Live Calibration

Live scoring begins as 2026 races resolve. No 2026 race outcomes are recorded yet. The model is freezing its predictions weekly into forecast_snapshots so each race can be scored the moment its winner is recorded in race_outcomes.

Reliability plot

Each dot is a 10-percentage-point bucket of forecasts. The x-axis is the model's mean predicted P(D) in that bucket; the y-axis is the empirical D-win rate of those races. A perfectly calibrated model puts every dot on the diagonal. Dot size is the resolved-race count in the bucket. The plot is empty until 2026 races resolve.

Snapshots

The forecast snapshotter runs weekly (Monday 13:00 ET) and writes today's projected P(D) for every forward 2026 race into forecast_snapshots.

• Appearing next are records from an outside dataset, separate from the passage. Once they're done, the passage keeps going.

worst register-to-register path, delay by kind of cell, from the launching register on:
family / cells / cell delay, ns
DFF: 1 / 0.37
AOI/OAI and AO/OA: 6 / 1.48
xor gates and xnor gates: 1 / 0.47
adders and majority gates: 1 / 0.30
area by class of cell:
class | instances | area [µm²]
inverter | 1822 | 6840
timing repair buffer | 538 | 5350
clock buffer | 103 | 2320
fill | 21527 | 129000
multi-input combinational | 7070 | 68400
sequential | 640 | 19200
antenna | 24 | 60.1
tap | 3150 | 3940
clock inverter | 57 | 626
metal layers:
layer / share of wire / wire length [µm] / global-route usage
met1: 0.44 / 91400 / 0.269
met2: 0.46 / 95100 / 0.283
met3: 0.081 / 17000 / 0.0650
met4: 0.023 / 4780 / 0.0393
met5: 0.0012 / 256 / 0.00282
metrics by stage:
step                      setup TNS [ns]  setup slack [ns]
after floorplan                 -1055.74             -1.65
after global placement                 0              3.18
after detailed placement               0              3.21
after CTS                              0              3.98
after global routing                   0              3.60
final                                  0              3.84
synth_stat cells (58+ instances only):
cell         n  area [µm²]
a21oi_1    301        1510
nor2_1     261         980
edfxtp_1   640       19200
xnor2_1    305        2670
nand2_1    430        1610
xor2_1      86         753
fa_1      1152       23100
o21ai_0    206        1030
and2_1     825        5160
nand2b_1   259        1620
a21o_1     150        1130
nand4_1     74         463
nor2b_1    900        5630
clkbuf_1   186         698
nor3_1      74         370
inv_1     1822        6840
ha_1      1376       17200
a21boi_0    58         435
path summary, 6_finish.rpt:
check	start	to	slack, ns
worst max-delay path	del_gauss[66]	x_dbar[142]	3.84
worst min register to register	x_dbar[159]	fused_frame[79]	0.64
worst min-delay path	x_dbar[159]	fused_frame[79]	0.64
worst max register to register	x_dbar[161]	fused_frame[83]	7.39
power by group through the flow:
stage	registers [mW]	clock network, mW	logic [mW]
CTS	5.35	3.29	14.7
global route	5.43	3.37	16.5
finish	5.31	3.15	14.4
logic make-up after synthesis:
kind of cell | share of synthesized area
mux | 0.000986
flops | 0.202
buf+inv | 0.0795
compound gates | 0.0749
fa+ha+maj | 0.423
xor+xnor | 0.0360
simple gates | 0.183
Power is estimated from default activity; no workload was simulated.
===== design/flow/run.sh =====
#!/bin/bash
# OpenROAD 26Q1-2900-gdf79404cd8, Yosys 0.63+post, stock flow scripts
make -C /OpenROAD-flow-scripts/flow DESIGN_CONFIG=/design/flow/config.mk WORK_HOME=/design/flow/orfs finish

===== design/flow/config.mk =====
export PLATFORM = sky130hd
export DESIGN_NAME = top
export DESIGN_NICKNAME = top
export VERILOG_FILES = /design/flow/design.v
export SDC_FILE = /design/flow/constraint.sdc
export NUM_CORES = 4
export LEC_CHECK = 1
export CORE_UTILIZATION = 40

===== design/flow/constraint.sdc =====
current_design top

set clk_period 9.7
set clk_io_pct 0.2

create_clock -name clk0 -period $clk_period [get_ports {i_clk}]

set non_clock_inputs [all_inputs -no_clocks]
set_input_delay [expr $clk_period * $clk_io_pct] -clock clk0 $non_clock_inputs
set_output_delay [expr $clk_period * $clk_io_pct] -clock clk0 [all_outputs]
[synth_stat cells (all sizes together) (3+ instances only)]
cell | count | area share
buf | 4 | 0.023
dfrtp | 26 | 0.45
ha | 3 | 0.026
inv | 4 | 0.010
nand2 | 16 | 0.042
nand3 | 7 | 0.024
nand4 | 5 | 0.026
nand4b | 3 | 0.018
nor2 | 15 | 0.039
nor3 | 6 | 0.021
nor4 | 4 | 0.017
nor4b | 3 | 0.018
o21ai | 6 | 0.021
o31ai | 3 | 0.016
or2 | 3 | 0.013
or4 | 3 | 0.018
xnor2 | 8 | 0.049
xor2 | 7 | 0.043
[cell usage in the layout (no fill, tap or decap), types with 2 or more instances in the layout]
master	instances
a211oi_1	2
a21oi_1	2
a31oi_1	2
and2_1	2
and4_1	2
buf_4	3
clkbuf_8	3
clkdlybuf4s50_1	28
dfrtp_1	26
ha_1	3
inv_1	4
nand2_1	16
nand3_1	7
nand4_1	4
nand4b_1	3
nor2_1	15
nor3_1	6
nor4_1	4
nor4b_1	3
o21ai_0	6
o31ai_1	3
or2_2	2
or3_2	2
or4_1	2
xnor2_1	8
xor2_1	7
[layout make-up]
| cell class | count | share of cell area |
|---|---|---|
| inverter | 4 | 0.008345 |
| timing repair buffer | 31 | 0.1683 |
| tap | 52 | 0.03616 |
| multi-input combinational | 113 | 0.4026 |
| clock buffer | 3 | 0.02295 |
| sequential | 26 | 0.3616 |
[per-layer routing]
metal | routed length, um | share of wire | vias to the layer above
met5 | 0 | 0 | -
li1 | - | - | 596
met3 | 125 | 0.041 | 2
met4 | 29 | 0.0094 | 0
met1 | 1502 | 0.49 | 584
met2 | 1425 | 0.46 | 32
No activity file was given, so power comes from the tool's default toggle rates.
**flow/run.sh**
```bash
#!/bin/bash
# OpenROAD 26Q1-2900-gdf79404cd8, Yosys 0.63+post, stock flow scripts
make -C /OpenROAD-flow-scripts/flow DESIGN_CONFIG=/design/flow/config.mk WORK_HOME=/design/flow/orfs finish
```
**flow/config.mk**
```make
export PLATFORM = sky130hd
export DESIGN_NAME = camera_configure
export DESIGN_NICKNAME = camera_configure
export VERILOG_FILES = /design/flow/design.v
export SDC_FILE = /design/flow/constraint.sdc
export NUM_CORES = 4
export LEC_CHECK = 1
export CORE_UTILIZATION = 40
```
**flow/constraint.sdc**
```tcl
current_design camera_configure

set clk_period 13.7
set clk_io_pct 0.2

create_clock -name clk0 -period $clk_period [get_ports {clk}]

set non_clock_inputs [all_inputs -no_clocks]
set_input_delay [expr $clk_period * $clk_io_pct] -clock clk0 $non_clock_inputs
set_output_delay [expr $clk_period * $clk_io_pct] -clock clk0 [all_outputs]
```
**flow/design.v**
```verilog
`timescale 1ns / 1ps
module OV7670_config
#(
    parameter CLK_FREQ = 25000000
)
(
    input wire clk,
    input wire SCCB_interface_ready,
    input wire [15:0] rom_data,
    input wire start,
    output reg [7:0] rom_addr,
    output reg done,
    output reg [7:0] SCCB_interface_addr,
    output reg [7:0] SCCB_interface_data,
    output reg SCCB_interface_start
    );
    initial begin
        rom_addr = 0;
        done = 0;
        SCCB_interface_addr = 0;
        SCCB_interface_data = 0;
        SCCB_interface_start = 0;
    end
    localparam FSM_IDLE = 0;
    localparam FSM_SEND_CMD = 1;
    localparam FSM_DONE = 2;
    localparam FSM_TIMER = 3;
    reg [2:0] FSM_state = FSM_IDLE;
    reg [2:0] FSM_return_state;
    reg [31:0] timer = 0; 
    always@(posedge clk) begin
        case(FSM_state)
            FSM_IDLE: begin 
                FSM_state <= start ? FSM_SEND_CMD : FSM_IDLE;
                rom_addr <= 0;
                done <= start ? 0 : done;
            end
            FSM_SEND_CMD: begin 
                case(rom_data)
                    16'hFFFF: begin  
                        FSM_state <= FSM_DONE;
                    end
                    16'hFFF0: begin  
                        timer <= (CLK_FREQ/100);  
                        FSM_state <= FSM_TIMER;
                        FSM_return_state <= FSM_SEND_CMD;
                        rom_addr <= rom_addr + 1;
                    end
                    default: begin  
                        if (SCCB_interface_ready) begin
                            FSM_state <= FSM_TIMER;
                            FSM_return_state <= FSM_SEND_CMD;
                            timer <= 0;  
                            rom_addr <= rom_addr + 1;
                            SCCB_interface_addr <= rom_data[15:8];
                            SCCB_interface_data <= rom_data[7:0];
                            SCCB_interface_start <= 1;
                        end
                    end
                endcase
            end
            FSM_DONE: begin  
                FSM_state <= FSM_IDLE;
                done <= 1;
            end
            default: begin  
                FSM_state <= (timer == 0) ? FSM_return_state : FSM_TIMER;
                timer <= (timer==0) ? 0 : timer - 1;
                SCCB_interface_start <= 0;
            end
        endcase
    end
endmodule
`timescale 1ns / 1ps
module OV7670_config_rom(
    input wire clk,
    input wire [7:0] addr,
    output reg [15:0] dout
    );
    always @(posedge clk) begin
    case(addr) 
    0:  dout <= 16'h12_80;  
    1:  dout <= 16'hFF_F0;  
    2:  dout <= 16'h12_04;  
    3:  dout <= 16'h11_80;  
    4:  dout <= 16'h0C_00;  
    5:  dout <= 16'h3E_00;  
    6:  dout <= 16'h04_00;  
    7:  dout <= 16'h40_d0;  
    8:  dout <= 16'h3a_04;  
    9:  dout <= 16'h14_18;  
    10: dout <= 16'h4F_B3;  
    11: dout <= 16'h50_B3;  
    12: dout <= 16'h51_00;  
    13: dout <= 16'h52_3d;  
    14: dout <= 16'h53_A7;  
    15: dout <= 16'h54_E4;  
    16: dout <= 16'h58_9E;  
    17: dout <= 16'h3D_C0;  
    18: dout <= 16'h17_14;  
    19: dout <= 16'h18_02;  
    20: dout <= 16'h32_80;  
    21: dout <= 16'h19_03;  
    22: dout <= 16'h1A_7B;  
    23: dout <= 16'h03_0A;  
    24: dout <= 16'h0F_41;  
    25: dout <= 16'h1E_00;  
    26: dout <= 16'h33_0B;  
    27: dout <= 16'h3C_78;  
    28: dout <= 16'h69_00;  
    29: dout <= 16'h74_00;  
    30: dout <= 16'hB0_84;  
    31: dout <= 16'hB1_0c;  
    32: dout <= 16'hB2_0e;  
    33: dout <= 16'hB3_80;  
    34: dout <= 16'h70_3a;
    35: dout <= 16'h71_35;
    36: dout <= 16'h72_11;
    37: dout <= 16'h73_f0;
    38: dout <= 16'ha2_02;
    39: dout <= 16'h7a_20;
    40: dout <= 16'h7b_10;
    41: dout <= 16'h7c_1e;
    42: dout <= 16'h7d_35;
    43: dout <= 16'h7e_5a;
    44: dout <= 16'h7f_69;
    45: dout <= 16'h80_76;
    46: dout <= 16'h81_80;
    47: dout <= 16'h82_88;
    48: dout <= 16'h83_8f;
    49: dout <= 16'h84_96;
    50: dout <= 16'h85_a3;
    51: dout <= 16'h86_af;
    52: dout <= 16'h87_c4;
    53: dout <= 16'h88_d7;
    54: dout <= 16'h13_e0;  
    55: dout <= 16'h00_00;  
    56: dout <= 16'h10_00;  
    57: dout <= 16'h0d_40;  
    58: dout <= 16'h14_18;  
    59: dout <= 16'ha5_05;  
    60: dout <= 16'hab_07;  
    61: dout <= 16'h24_95;  
    62: dout <= 16'h25_33;  
    63: dout <= 16'h26_e3;  
    64: dout <= 16'h9f_78;  
    65: dout <= 16'ha0_68;  
    66: dout <= 16'ha1_03;  
    67: dout <= 16'ha6_d8;  
    68: dout <= 16'ha7_d8;  
    69: dout <= 16'ha8_f0;  
    70: dout <= 16'ha9_90;  
    71: dout <= 16'haa_94;  
    72: dout <= 16'h13_e5;  
    default: dout <= 16'hFF_FF;          
    endcase
    end
endmodule
`timescale 1ns / 1ps
module SCCB_interface
#(
    parameter CLK_FREQ = 25000000,
    parameter SCCB_FREQ = 100000
)
(
    input wire clk,
    input wire start,
    input wire [7:0] address,
    input wire [7:0] data,
    output reg ready,
    output reg SIOC_oe,
    output reg SIOD_oe
    );
    localparam CAMERA_ADDR = 8'h42;
    localparam FSM_IDLE = 0;
    localparam FSM_START_SIGNAL = 1;
    localparam FSM_LOAD_BYTE = 2;
    localparam FSM_TX_BYTE_1 = 3;
    localparam FSM_TX_BYTE_2 = 4;
    localparam FSM_TX_BYTE_3 = 5;
    localparam FSM_TX_BYTE_4 = 6;
    localparam FSM_END_SIGNAL_1 = 7;
    localparam FSM_END_SIGNAL_2 = 8;
    localparam FSM_END_SIGNAL_3 = 9;
    localparam FSM_END_SIGNAL_4 = 10;
    localparam FSM_DONE = 11;
    localparam FSM_TIMER = 12;
    initial begin 
        SIOC_oe = 0;
        SIOD_oe = 0;
        ready = 1;
    end
    reg [3:0] FSM_state = 0;
    reg [3:0] FSM_return_state = 0;
    reg [31:0] timer = 0;
    reg [7:0] latched_address;
    reg [7:0] latched_data; 
    reg [1:0] byte_counter = 0;
    reg [7:0] tx_byte = 0;
    reg [3:0] byte_index = 0;
    always@(posedge clk) begin
        case(FSM_state) 
            FSM_IDLE: begin
                byte_index <= 0;
                byte_counter <= 0;
                if (start) begin 
                    FSM_state <= FSM_START_SIGNAL;
                    latched_address <= address;
                    latched_data <= data;
                    ready <= 0;
                end
                else begin
                    ready <= 1;
                end
            end
            FSM_START_SIGNAL: begin  
                FSM_state <= FSM_TIMER;
                FSM_return_state <= FSM_LOAD_BYTE;
                timer <= (CLK_FREQ/(4*SCCB_FREQ));
                SIOC_oe <= 0;
                SIOD_oe <= 1;
            end
            FSM_LOAD_BYTE: begin  
                FSM_state <= (byte_counter == 3) ? FSM_END_SIGNAL_1 : FSM_TX_BYTE_1;
                byte_counter <= byte_counter + 1;
                byte_index <= 0;  
                case(byte_counter)
                    0: tx_byte <= CAMERA_ADDR;
                    1: tx_byte <= latched_address;
                    2: tx_byte <= latched_data;
                    default: tx_byte <= latched_data;
                endcase
            end
            FSM_TX_BYTE_1: begin  
                FSM_state <= FSM_TIMER;
                FSM_return_state <= FSM_TX_BYTE_2;
                timer <= (CLK_FREQ/(4*SCCB_FREQ));
                SIOC_oe <= 1; 
            end
            FSM_TX_BYTE_2: begin  
                FSM_state <= FSM_TIMER;
                FSM_return_state <= FSM_TX_BYTE_3;
                timer <= (CLK_FREQ/(4*SCCB_FREQ));  
                SIOD_oe <= (byte_index == 8) ? 0 : ~tx_byte[7];  
            end
            FSM_TX_BYTE_3: begin  
                FSM_state <= FSM_TIMER;
                FSM_return_state <= FSM_TX_BYTE_4;
                timer <= (CLK_FREQ/(2*SCCB_FREQ));
                SIOC_oe <= 0;  
            end
            FSM_TX_BYTE_4: begin  
                FSM_state <= (byte_index == 8) ? FSM_LOAD_BYTE : FSM_TX_BYTE_1;
                tx_byte <= tx_byte<<1;  
                byte_index <= byte_index + 1;
            end
            FSM_END_SIGNAL_1: begin  
                FSM_state <= FSM_TIMER;
                FSM_return_state <= FSM_END_SIGNAL_2;
                timer <= (CLK_FREQ/(4*SCCB_FREQ));
                SIOC_oe <= 1;
            end
            FSM_END_SIGNAL_2: begin  
                FSM_state <= FSM_TIMER;
                FSM_return_state <= FSM_END_SIGNAL_3;
                timer <= (CLK_FREQ/(4*SCCB_FREQ));
                SIOD_oe <= 1;
            end
            FSM_END_SIGNAL_3: begin  
                FSM_state <= FSM_TIMER;
                FSM_return_state <= FSM_END_SIGNAL_4;
                timer <= (CLK_FREQ/(4*SCCB_FREQ));
                SIOC_oe <= 0;
            end
            FSM_END_SIGNAL_4: begin  
                FSM_state <= FSM_TIMER;
                FSM_return_state <= FSM_DONE;
                timer <= (CLK_FREQ/(4*SCCB_FREQ));
                SIOD_oe <= 0;
            end
            FSM_DONE: begin  
                FSM_state <= FSM_TIMER;
                FSM_return_state <= FSM_IDLE;
                timer <= (2*CLK_FREQ/(SCCB_FREQ));
                byte_counter <= 0;
            end
            FSM_TIMER: begin  
                FSM_state <= (timer == 0) ? FSM_return_state : FSM_TIMER;
                timer <= (timer==0) ? 0 : timer - 1;
            end
            default: FSM_state<= FSM_IDLE;
        endcase
    end
endmodule
`timescale 1ns / 1ps
module camera_configure
    #(
    parameter CLK_FREQ=25000000
    )
    (
    input wire clk,
    input wire start,
    output wire sioc,
    output wire siod,
    output wire done
    );
    wire [7:0] rom_addr;
    wire [15:0] rom_dout;
    wire [7:0] SCCB_addr;
    wire [7:0] SCCB_data;
    wire SCCB_start;
    wire SCCB_ready;
    wire SCCB_SIOC_oe;
    wire SCCB_SIOD_oe;
    assign sioc = SCCB_SIOC_oe ? 1'b0 : 1'bZ;
    assign siod = SCCB_SIOD_oe ? 1'b0 : 1'bZ;
    OV7670_config_rom rom1(
        .clk(clk),
        .addr(rom_addr),
        .dout(rom_dout)
        );
    OV7670_config #(.CLK_FREQ(CLK_FREQ)) config_1(
        .clk(clk),
        .SCCB_interface_ready(SCCB_ready),
        .rom_data(rom_dout),
        .start(start),
        .rom_addr(rom_addr),
        .done(done),
        .SCCB_interface_addr(SCCB_addr),
        .SCCB_interface_data(SCCB_data),
        .SCCB_interface_start(SCCB_start)
        );
    SCCB_interface #( .CLK_FREQ(CLK_FREQ)) SCCB1(
        .clk(clk),
        .start(SCCB_start),
        .address(SCCB_addr),
        .data(SCCB_data),
        .ready(SCCB_ready),
        .SIOC_oe(SCCB_SIOC_oe),
        .SIOD_oe(SCCB_SIOD_oe)
        );
endmodule
```
==> results.cfg <==
; generated from flow reports
[run]
tool_warnings = 42
drv.max_cap_violation_count = 0

[critical_path]
worstPathMaxFanout = 1
crit_path_start_kind = flop
reg2reg_to = rom1.dout[5]
cp_slowest_stage_delay_ps = 470
number_of_cells_on_the_worst_reg_to_reg_path = 7
rr_startpoint = config_1.rom_addr[2]
cpLargestDelayFamily = buffers and inverters
worstSetupPathDepth = 1
worst_ep_arrival_time_ps = 1150
worstPathCellList = clkdlybuf4s50_1
cp_endpoint_kind = output port
crit_slowest_cell = sky130_fd_sc_hd__clkdlybuf4s50_1
setup.reg_to_reg.worst_slack_ps = 10680
critical_path_required_ps = 10960
criticalPathCategory = flop to output port
critPathBufInv = 1

[detailed_routing]
detail_route.first_pass.iterations = 7
drt-met1-wl_microns = 8270
dr_top_layer = met4
final_antenna_net_count = 0
vias = 5894
wirelength_microns = 17600
met2_wirelength_microns = 7880
diodes = 0
wl_per_cell_microns = 17.6
avgViaCountPerCell = 5.89
detailedRoute.firstIterationViolations = 610
drc = 0
route.met3.wl_microns = 1070

[synth]
mux_share = 0.0179
enable_flop_cells = 91
synth.largest_area_cell = sky130_fd_sc_hd__edfxtp_1
synth.yosys.chip_area_sq_um = 7130
synth_seq_share = 0.428
synth_flop_count = 107
synth.distinct_cells = 65
top_logic_kind = simple AND/OR/NAND/NOR gates
aoi_share = 0.157
synthXorXnorAreaFrac = 0.0688
synthTopCellsByArea = sky130_fd_sc_hd__edfxtp_1 (38%), sky130_fd_sc_hd__nor2_1 (6.1%), sky130_fd_sc_hd__dfxtp_1 (4.5%)
yosys.area_share.adder = 0.0439
netlist.area_leader.share = 0.383
yosysWarningCount = 5
syn-instance-count = 789
ys_dominant_reg_cell = sky130_fd_sc_hd__edfxtp_1
yosys_cells = 789
syn-cell-area_sq_um = 7130
async_set_or_reset_flop_fraction_in_the_synthesized_netlist = 0
synth.cellmix.simpleShare = 0.245
synth.avg_cell_area_sq_um = 9.04

[worst_hold_path]
hp-start = config_1.SCCB_interface_start
worstHoldEndpoint = SCCB1.ready
hold-path-cell-count = 1
hold_path_class = flop to flop

[timing]
tightest_slew_ps = 851
slew_violations = 0
grt_setup_unrepaired = false
finalWorstPathRequiredPeriod_ps = 3890
fin_worst_skew_ps = 10.4
setup_violations = 0
min_period_over_period = 0.284
post_route_setup_tns_ps = 0
timing.final.ws_setup_ps = 9810
slew_headroom = 0.428
finalHoldViolCount = 0
clock.fmax_ghz = 0.257

[global_routing]
aggregate_global_routing_overflow = 0
initial_antenna_violation_count = 0
first_global_vias = 5481
global_route_wire_length_before_repair_microns = 28700
combined_global_route_utilization_of_all_metal_layers = 0.206
grt_max_degree = 66

[cells_and_area]
areaGrowthSynthToFinish_pct = 7.13
stdcell_count = 1000
layout.cell_area.non_filler_sq_um = 7640
layout_cell_share_with_drive_strength_beyond_1 = 0.0581
sequential_cell_area_in_the_final_layout_sq_um = 3050
layout.area.comb_sq_um = 3820
fill_cells = 1636
final_util = 0.440

[clock_network]
hold_buffers = 0
cts_post_setup_buffers_inserted = 0
cts_h_tree_lvls = 3
max_root_sink_buffers = 2
clock_input_transition_at_the_sequential_cells_of_the_worst_setup_and_hold_paths_ps = 80
post_cts_resize_count = 0
tritoncts_clock_tree = done
tritoncts.num_buffers = 9
clkSinkCount = 107
ctsRootBufferMaster = sky130_fd_sc_hd__clkbuf_16
clk-insertion-delay-late_ps = 340

[die]
design.core.area_sq_um = 17400
floorplanUtilization = 0.411
chipArea_sq_um = 18400
floorplan.io_pins = 5
die-width_microns = 136
fp.dieH_microns = 136
std_cell_rows = 48

[pwr]
clock_power_share = 0.417
irDropWorstVdd_mv = 0.0508
power_switching_uw = 122
total_leakage_power_uw = 0.00280
sw_frac_of_total = 0.204
power_per_cell_area_nw_per_um2 = 78.1
internal_pwr_total_uw = 475
seqPwrFrac = 0.583
combinationalPowerShare = 0.001

[placement]
globalplace.congestion = 0.978
post_place_cell_area_sq_um = 7350
numPortBuffers = 2
dp_worst_setup_slack_ps = 9980
place_hpwl_microns = 11800
placed_cells_incl_taps = 984

[run_status]
status = finished clean
==> cells in the final DEF (no fill, tap or decap), types with 9 or more instances in the layout <==
master                      synthesis  final
sky130_fd_sc_hd__ha_1              25     25
sky130_fd_sc_hd__nand3_1           28     28
sky130_fd_sc_hd__dfxtp_1           16     16
sky130_fd_sc_hd__a21oi_1           38     38
sky130_fd_sc_hd__nor4_1            18     18
sky130_fd_sc_hd__buf_4              2     14
sky130_fd_sc_hd__clkbuf_16          0      9
sky130_fd_sc_hd__nand2b_1          19     19
sky130_fd_sc_hd__inv_1             17     17
sky130_fd_sc_hd__xor2_1            28     28
sky130_fd_sc_hd__xnor2_1           28     28
sky130_fd_sc_hd__nand4_1           19     19
sky130_fd_sc_hd__nor2_1           115    115
sky130_fd_sc_hd__nor2b_1           17     17
sky130_fd_sc_hd__nor3_1            23     23
sky130_fd_sc_hd__o21ai_0           53     53
sky130_fd_sc_hd__edfxtp_1          91     91
sky130_fd_sc_hd__nand2_1           58     58
sky130_fd_sc_hd__o211ai_1          13     13
==> final cells by class <==
| cell class | instances | share of cell area |
|---|---|---|
| clock inverter | 7 | 0.00786 |
| inverter | 20 | 0.00983 |
| tap | 225 | 0.0369 |
| multi-input combinational | 616 | 0.500 |
| timing repair buffer | 16 | 0.0164 |
| sequential | 107 | 0.400 |
| clock buffer | 9 | 0.0295 |
==> worst max path at each step <==
| stage | from | end | slack [ps] |
|---|---|---|---|
| final | config_1.done | done | 9810 |
| after global routing | config_1.done | done | 9740 |
| after CTS | config_1.done | done | 9790 |
==> cells by family after synthesis <==
family                     after synthesis
AOI/OAI and AO/OA                      174
DFF                                    107
muxes                                   10
adders and majority gates               25
buffers and inverters                   67
other                                    1
xor gates and xnor gates                56
and+or+nand+nor                        349
==> worst reg2reg max path, stage by stage (launching register included) <==
cell and delay, ps:
sky130_fd_sc_hd__edfxtp_1 330, sky130_fd_sc_hd__buf_4 440, sky130_fd_sc_hd__clkinv_1 650, sky130_fd_sc_hd__ha_1 420, sky130_fd_sc_hd__a21o_1 170, sky130_fd_sc_hd__mux4_2 450
sky130_fd_sc_hd__or3_1 300, sky130_fd_sc_hd__and3_1 170
==> power by group through the flow <==
stage | logic, uW | registers, uW | clock network, uW
6_report | 0.391 | 348 | 249
5_1_grt | 0.488 | 347 | 269
4_1_cts | 0.430 | 347 | 259
==> through the flow <==
step,hold WS [ps],power (uW)
CTS,532,607
detailed placement,536,355
global route,541,617
floorplan,506,355
global placement,522,355
finish,529,596
==> state kept, by name (all words and copies together), names as in the netlist, 4 cells and up <==
| register | count |
|---|---|
| SCCB1.timer | 32 |
| config_1.timer | 32 |
| rom1.dout | 16 |
| config_1.rom_addr | 8 |
| SCCB1.FSM_return_state | 4 |
| SCCB1.FSM_state | 4 |
| SCCB1.byte_index | 4 |
==> routing by layer <==
layer  global-route usage  up-vias
li1                     -     2861
met1                0.323     2798
met2                0.312      204
met3               0.0355       31
met4               0.0424        0
met5                    0        -
==> synthesized netlist by cell type (5+ instances only) <==
master and number:
sky130_fd_sc_hd__and2_1 7, sky130_fd_sc_hd__nand2_1 58, sky130_fd_sc_hd__o211ai_1 13, sky130_fd_sc_hd__nor3_1 23
sky130_fd_sc_hd__nand3b_1 8, sky130_fd_sc_hd__edfxtp_1 91, sky130_fd_sc_hd__a21boi_0 7, sky130_fd_sc_hd__clkbuf_1 36
sky130_fd_sc_hd__nor2b_1 17, sky130_fd_sc_hd__buf_1 7, sky130_fd_sc_hd__nand2b_1 19, sky130_fd_sc_hd__a21oi_1 38
sky130_fd_sc_hd__nor2_1 115, sky130_fd_sc_hd__o22ai_1 8, sky130_fd_sc_hd__inv_1 17, sky130_fd_sc_hd__xnor2_1 28
sky130_fd_sc_hd__ha_1 25, sky130_fd_sc_hd__or4_1 7, sky130_fd_sc_hd__xor2_1 28, sky130_fd_sc_hd__nor4_1 18
sky130_fd_sc_hd__mux2i_1 6, sky130_fd_sc_hd__a31oi_1 8, sky130_fd_sc_hd__dfxtp_1 16, sky130_fd_sc_hd__or2_2 5
sky130_fd_sc_hd__or3_1 8, sky130_fd_sc_hd__nand3_1 28, sky130_fd_sc_hd__o21ai_0 53, sky130_fd_sc_hd__nand4_1 19
Power and IR drop assume default switching activity.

So far: 349 snapshot rows total across all races; 0 snapshot rows are for races already resolved and contribute to the live Brier above.

Backtest Brier (2024)

The published model lr-2026-06-10-chal-recal-twospeed reports a 2024 held-out test Brier of 0.1191. This is a backtest number, not live. This model serves on [2022,2024] (the two most recent labeled cycles), so it cannot hold out 2024 itself. The reported Brier is the genuine out-of-sample score of the identical narrow-winsor15 configuration trained on [2020,2022] and tested on the held-out 2024 cycle (the prior-window policy). Serving window and skill-measurement window are reported separately and never conflated. It is shown here for context only and is never combined with the live Brier above.